Yuji Zhang


2023

pdf
VIBE: Topic-Driven Temporal Adaptation for Twitter Classification
Yuji Zhang | Jing Li | Wenjie Li
Proceedings of the 2023 Conference on Empirical Methods in Natural Language Processing

Language features are evolving in real-world social media, resulting in the deteriorating performance of text classification in dynamics. To address this challenge, we study temporal adaptation, where models trained on past data are tested in the future. Most prior work focused on continued pretraining or knowledge updating, which may compromise their performance on noisy social media data. To tackle this issue, we reflect feature change via modeling latent topic evolution and propose a novel model, VIBE: Variational Information Bottleneck for Evolutions. Concretely, we first employ two Information Bottleneck (IB) regularizers to distinguish past and future topics. Then, the distinguished topics work as adaptive features via multi-task training with timestamp and class label prediction. In adaptive learning, VIBE utilizes retrieved unlabeled data from online streams created posterior to training data time. Substantial Twitter experiments on three classification tasks show that our model, with only 3% of data, significantly outperforms previous state-of-the-art continued-pretraining methods.

2021

pdf
Engage the Public: Poll Question Generation for Social Media Posts
Zexin Lu | Keyang Ding | Yuji Zhang | Jing Li | Baolin Peng | Lemao Liu
Proceedings of the 59th Annual Meeting of the Association for Computational Linguistics and the 11th International Joint Conference on Natural Language Processing (Volume 1: Long Papers)

This paper presents a novel task to generate poll questions for social media posts. It offers an easy way to hear the voice from the public and learn from their feelings to important social topics. While most related work tackles formal languages (e.g., exam papers), we generate poll questions for short and colloquial social media messages exhibiting severe data sparsity. To deal with that, we propose to encode user comments and discover latent topics therein as contexts. They are then incorporated into a sequence-to-sequence (S2S) architecture for question generation and its extension with dual decoders to additionally yield poll choices (answers). For experiments, we collect a large-scale Chinese dataset from Sina Weibo containing over 20K polls. The results show that our model outperforms the popular S2S models without exploiting topics from comments and the dual decoder design can further benefit the prediction of both questions and answers.
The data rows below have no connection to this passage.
===== config.mk =====
export PLATFORM = sky130hd
export DESIGN_NAME = dmem_port_arbiter
export DESIGN_NICKNAME = d
export VERILOG_FILES = /design/src/rtl/dmem_port_arbiter.sv
export SDC_FILE = /design/constraint.sdc
export NUM_CORES = 1
export LEC_CHECK = 0
export ABC_AREA = 1
export CAP_MARGIN = 30
export CELL_PAD_IN_SITES_DETAIL_PLACEMENT = 1
export CELL_PAD_IN_SITES_GLOBAL_PLACEMENT = 1
export CORE_ASPECT_RATIO = 1.4
export CORE_MARGIN = 5
export CORE_UTILIZATION = 16
export DETAILED_ROUTE_END_ITERATION = 8
export PLACE_DENSITY_LB_ADDON = 0.1
export RECOVER_POWER = 100
export SLEW_MARGIN = 20
export SYNTH_ARGS = -nofsm -noshare
export SYNTH_HDL_FRONTEND = slang
export SYNTH_SLANG_ARGS = --single-unit

===== constraint.sdc =====
create_clock -name clk -period 1.5 [get_ports clk]
set_clock_uncertainty 0.1 [all_clocks]
set_input_delay 0.15 -clock clk [delete_from_list [all_inputs] [get_ports clk]]
set_output_delay 0.15 -clock clk [all_outputs]
set_load 0.02 [all_outputs]

===== src/rtl/dmem_port_arbiter.sv =====
`default_nettype none
// ============================================================================
// Module      : dmem_port_arbiter
// Description : Shares the single data-memory port between the MEM stage and
//               a debug/loader requester. The CPU has fixed priority; a
//               starvation counter forces a debug grant after MAX_WAIT lost
//               cycles, and the CPU is stalled for that one cycle.
// Revision    : 1.0 - initial release
// ============================================================================
module dmem_port_arbiter #(
  parameter int DATA_W     = 32,
  parameter int DM_ADDRESS = 9,
  parameter int MAX_WAIT   = 8
) (
  input  logic                  clk,
  input  logic                  reset,
  input  logic                  cpu_rd,
  input  logic                  cpu_wr,
  input  logic [DM_ADDRESS-1:0] cpu_addr,
  input  logic [DATA_W-1:0]     cpu_wdata,
  input  logic [2:0]            cpu_funct3,
  output logic [DATA_W-1:0]     cpu_rdata,
  output logic                  cpu_stall,
  input  logic                  dbg_req,
  input  logic                  dbg_we,
  input  logic [DM_ADDRESS-1:0] dbg_addr,
  input  logic [DATA_W-1:0]     dbg_wdata,
  output logic                  dbg_gnt,
  output logic                  dbg_rvalid,
  output logic [DATA_W-1:0]     dbg_rdata,
  output logic                  mem_rd,
  output logic                  mem_wr,
  output logic [DM_ADDRESS-1:0] mem_addr,
  output logic [DATA_W-1:0]     mem_wdata,
  output logic [2:0]            mem_funct3,
  input  logic [DATA_W-1:0]     mem_rdata
);

  localparam int                c_CNT_W    = $clog2(MAX_WAIT + 1);
  localparam logic [c_CNT_W-1:0] c_WAIT_MAX = c_CNT_W'(MAX_WAIT);
  localparam logic [2:0]        c_F3_WORD  = 3'b010;

  typedef enum logic [0:0] {
    S_IDLE  = 1'b0,
    S_DRESP = 1'b1
  } state_t;

  state_t             r_state;
  state_t             w_state_nxt;
  logic [c_CNT_W-1:0] r_wait_cnt;
  logic               w_cpu_act;
  logic               w_force;
  logic               w_dbg_sel;
  logic               w_dbg_rd_gnt;

  // Grant decision: debug wins when the CPU is idle or when it has waited too long
  always_comb begin
    w_cpu_act    = cpu_rd | cpu_wr;
    w_force      = dbg_req && (r_wait_cnt == c_WAIT_MAX);
    w_dbg_sel    = dbg_req && (!w_cpu_act || w_force);
    w_dbg_rd_gnt = w_dbg_sel && !dbg_we;
    dbg_gnt      = w_dbg_sel;
    cpu_stall    = w_cpu_act && w_dbg_sel;
  end

  // Memory port mux; CPU load data is zeroed in cycles the debug side owns the port
  always_comb begin
    mem_rd     = cpu_rd;
    mem_wr     = cpu_wr;
    mem_addr   = cpu_addr;
    mem_wdata  = cpu_wdata;
    mem_funct3 = cpu_funct3;
    cpu_rdata  = mem_rdata;
    if (w_dbg_sel) begin
      mem_rd     = !dbg_we;
      mem_wr     = dbg_we;
      mem_addr   = dbg_addr;
      mem_wdata  = dbg_wdata;
      mem_funct3 = c_F3_WORD;
      cpu_rdata  = '0;
    end
  end

  // Starvation counter: counts consecutive lost cycles, saturating as a safety net
  always_ff @(posedge clk or posedge reset) begin
    if (reset) begin
      r_wait_cnt <= '0;
    end else if (!dbg_req || dbg_gnt) begin
      r_wait_cnt <= '0;
    end else if (r_wait_cnt != c_WAIT_MAX) begin
      r_wait_cnt <= r_wait_cnt + 1'b1;
    end
  end

  // Response FSM state register
  always_ff @(posedge clk or posedge reset) begin
    if (reset) begin
      r_state <= S_IDLE;
    end else begin
      r_state <= w_state_nxt;
    end
  end

  // Next state: every read grant (including back-to-back ones) lands in DRESP
  always_comb begin
    w_state_nxt = S_IDLE;
    case (r_state)
      S_IDLE:  w_state_nxt = w_dbg_rd_gnt ? S_DRESP : S_IDLE;
      S_DRESP: w_state_nxt = w_dbg_rd_gnt ? S_DRESP : S_IDLE;
      default: w_state_nxt = S_IDLE;
    endcase
  end

  // Read data is captured from the combinational memory read at the grant edge
  always_ff @(posedge clk or posedge reset) begin
    if (reset) begin
      dbg_rdata <= '0;
    end else if (w_dbg_rd_gnt) begin
      dbg_rdata <= mem_rdata;
    end
  end

  assign dbg_rvalid = (r_state == S_DRESP);

endmodule
`default_nettype wire


==> results.yml <==
outcome:
  status: "finished with violations"
  violations: "setup timing"
clock_tree:
  cts.sinks: 37
  holdBufCountCts: 0
  htreeDepth: 2
  insertion_delay_ns: 0.28
  cts_buffer_depth: 2
  cts_tree: "yes"
  clkTransAtPathRegs_ns: 0.06
  cts_buffers: 5
  cts-root-buf: "clkbuf_16"
yosys:
  synthAdderAreaFrac_pct: 1.04
  synth_area_per_cell_sq_um: 6.26
  synth-compound-area-share_pct: 0.783
  synth_seq_cells: 37
  syn_area_sq_um: 2400
  synth_mux_area_share_pct: 0
  synth_top_family_by_area: "simple AND/OR/NAND/NOR gates"
  ys.flop_type: "dfrtp_1"
  syn_nets: 508
  synth_xor_area_share_pct: 0.731
  synth-seq-area-share_pct: 38.6
  ys_warn_count: 0
  synth_cell_types: 21
  synth-edff-count: 0
  async_reset_ff_share_pct: 100
  synthSimpleGateAreaFrac_pct: 46.3
  postSynthCellCount: 383
worst_setup_path:
  cp_data_required_time_ns: 1.25
  slowest_stage: "dfrtp_1"
  end_kind: "output pin"
  critPathBufInv: 6
  timing.critical_path.to: "mem_wdata[14]"
  r2r_slack_ns: -0.43
  crit_path_start: "r_wait_cnt[0]$_DFFE_PP0P_"
  crit_family: "buffers and inverters"
  crit_cells: 12
  cp_cell_sequence: "inv_1 > ha_2 > nand2_2 > inv_2 > nand2_4 > a21oi_4 > buf_12 > buf_8 > clkbuf_16 > nand2_2 > nand2_2 > buf_6"
  crit_arrival_ns: 1.90
  reg2reg_to: "dbg_rdata[17]$_DFFE_PP0P_"
  crit_type: "flip-flop to output pin"
  rr_startpoint: "r_wait_cnt[0]$_DFFE_PP0P_"
  crit_top_cell: "nand2_2"
  worstSetupStartpointType: "flip-flop"
  max_stage_delay_ns: 0.38
  path_max_fanout: 6
  reg2reg_depth: 14
power_and_ir_drop:
  p_per_area_nw_per_um2: 674
  p_switching_mw: 1.61
  internal-power_mw: 2.87
  p_clk_share_pct: 23.0
  p_comb_share_pct: 48.7
  pwr-share-seq_pct: 28.3
  p_leak_nw: 3.32
  finalPower_mw: 4.48
  netSwitchingFraction_pct: 35.9
  irDropWorstVdd_v: 0.000358
drt:
  antenna_left: 0
  first_pass_iters: 4
  routed_wl_microns: 14300
  vias: 3634
  wl_per_cell_microns: 16.3
  post-route-drc-count: 0
  via_per_inst: 4.14
  drt_iter0_drc: 78
place:
  numPortBuffers: 235
  placed_cells: 837
  dp_hpwl_microns: 10300
  dp_slack_ns: -0.839
  gp_congestion: 0.818
finish:
  drive_gt1_share_pct: 45.5
  layout_commonest_cell: "clkdlybuf4s50_1"
  nets: 810
  final_util_pct: 44.7
  syn_to_final_growth_pct: 177
  num_antenna_cells: 0
  mostFrequentLayoutCells: "clkdlybuf4s50_1 (120), nand2_1 (99), nand2_2 (88), buf_6 (80), buf_4 (49)"
  fin_cells: 878
sta:
  finalMaxSlewViolations: 0
  timing.slew.headroom_pct: 68.3
  setup_violations: 113
  hold_viol_final: 0
  timing.fmax_mhz: 466
  timing.final.ws_setup_ns: -0.647
  tightest_slew_ns: 0.475
  holdWs_ns: 0.132
  fin_crit_sh_pct: 143
  rsz0062_at_grt: "yes"
  fin_crit_ns: 2.15
flow_run:
  max-cap-violations: 0
global_routing:
  grtUsageTotal_pct: 15.2
  grt_max_degree: 35
  antenna_found_initial: 0
  first_global_vias: 3934
  grt_overflow: 0
  grt_pass1_wl_microns: 21100
die:
  std_cell_rows: 53
  core_area_sq_um: 14900
  die_w_microns: 113
  die_y_microns: 155
  pin_count: 236
  start_util_pct: 16.1
  die_area_sq_um: 17600
worst_hold_path:
  hold_path.class: "primary input to async pin"
-- synth_stat cells (2+ instances only) --
master / n / share of area, %
buf_2: 14 / 2.9
buf_4: 4 / 1.3
clkbuf_1: 6 / 0.94
dfrtp_1: 37 / 39
ha_1: 2 / 1.0
inv_1: 42 / 6.6
nand2_1: 193 / 30
nand2_2: 2 / 0.52
nand3_1: 2 / 0.42
nand4_1: 32 / 8.4
nor2_1: 39 / 6.1
-- power by group through the flow --
stage | clock, mW | sequential, mW | combinational (mW)
after floorplan | 0 | 1.48 | 0.687
after global placement | 0 | 1.27 | 2.08
after detailed placement | 0 | 1.28 | 2.10
after CTS | 1.07 | 1.26 | 2.02
after global routing | 1.12 | 1.29 | 2.34
final | 1.03 | 1.27 | 2.18
-- stage by stage --
step | setup TNS (ns) | cell area [sq um]
floorplan | -6.12 | 2790
global placement | -67.25 | 5670
detailed placement | -70.30 | 5670
CTS | -60.81 | 6000
global route | -71.88 | 6640
finish | -61.39 | 6640
-- registers in the layout, indices dropped and copies added (netlist names) --
register    cells
dbg_rvalid      1
r_wait_cnt      4
dbg_rdata      32
-- final cells by class --
cell class	count	area (sq um)
Clock buffer	5	125
Clock inverter	3	17.5
Fill cell	1767	8210
Inverter	44	165
Multi-Input combinational cell	277	1740
Sequential cell	37	926
Tap cell	192	240
Timing Repair Buffer	320	3430
-- worst min path at each step --
stage            startpoint                       end  depth (start not counted)
2_1_floorplan  mem_rdata[0]  dbg_rdata[0]$_DFFE_PP0P_                          2
3_3_place_gp          reset  dbg_rdata[4]$_DFFE_PP0P_                          2
3_5_place_dp          reset  dbg_rdata[4]$_DFFE_PP0P_                          2
4_1_cts               reset  dbg_rdata[4]$_DFFE_PP0P_                          2
5_1_grt               reset  dbg_rdata[4]$_DFFE_PP0P_                          2
6_report              reset  dbg_rdata[4]$_DFFE_PP0P_                          2
-- cell families (layout without fill, tap and decap cells) --
family                   count (synthesis)  in the layout
buffers and inverters                   69            372
AO/OA/AOI/OAI                            3              3
AND/OR/NAND/NOR                        270            270
flip-flops                              37             37
XOR/XNOR                                 2              2
adder cells (fa/ha/maj)                  2              2
-- worst reg2reg max path: cells and delay by family, from the launching register on --
| kind | cells | cell delay, ns |
|---|---|---|
| DFF | 1 | 0.38 |
| buffers and inverters | 7 | 0.81 |
| adders and majority gates | 1 | 0.16 |
| and+or+nand+nor | 6 | 0.38 |
-- what timing repair did --
action / in CTS / in global routing
gates resized for setup: 396 / 212
buffers inserted: 15 / 7
pin swaps: 1 / 7
cloned: 4 / 9
hold endpoints to repair: 0 / 0
endpoints found under the setup margin: 142 / 117
-- metal layers --
metal  global-route usage [%]  wire length [microns]  vias up
met3                     7.63                   1670        7
met5                        0                      0        -
met4                     3.78                    144        0
met2                     26.6                   7360      167
li1                         -                      -     1769
met1                     16.2                   5110     1691
Note: power is estimated with default switching activity, not from simulation.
Human evaluations further exhibit our superiority in yielding high-quality polls helpful to draw user engagements.

pdf
#HowYouTagTweets: Learning User Hashtagging Preferences via Personalized Topic Attention
Yuji Zhang | Yubo Zhang | Chunpu Xu | Jing Li | Ziyan Jiang | Baolin Peng
Proceedings of the 2021 Conference on Empirical Methods in Natural Language Processing

Millions of hashtags are created on social media every day to cross-refer messages concerning similar topics. To help people find the topics they want to discuss, this paper characterizes a user’s hashtagging preferences via predicting how likely they will post with a hashtag. It is hypothesized that one’s interests in a hashtag are related with what they said before (user history) and the existing posts present the hashtag (hashtag contexts). These factors are married in the deep semantic space built with a pre-trained BERT and a neural topic model via multitask learning. In this way, user interests learned from the past can be customized to match future hashtags, which is beyond the capability of existing methods assuming unchanged hashtag semantics. Furthermore, we propose a novel personalized topic attention to capture salient contents to personalize hashtag contexts. Experiments on a large-scale Twitter dataset show that our model significantly outperforms the state-of-the-art recommendation approach without exploiting latent topics.

2020

pdf
Hashtags, Emotions, and Comments: A Large-Scale Dataset to Understand Fine-Grained Social Emotions to Online Topics
Keyang Ding | Jing Li | Yuji Zhang
Proceedings of the 2020 Conference on Empirical Methods in Natural Language Processing (EMNLP)

This paper studies social emotions to online discussion topics. While most prior work focus on emotions from writers, we investigate readers’ responses and explore the public feelings to an online topic. A large-scale dataset is collected from Chinese microblog Sina Weibo with over 13 thousand trending topics, emotion votes in 24 fine-grained types from massive participants, and user comments to allow context understanding. In experiments, we examine baseline performance to predict a topic’s possible social emotions in a multilabel classification setting. The results show that a seq2seq model with user comment modeling performs the best, even surpassing human prediction. More analyses shed light on the effects of emotion types, topic description lengths, contexts from user comments, and the limited capacity of the existing models.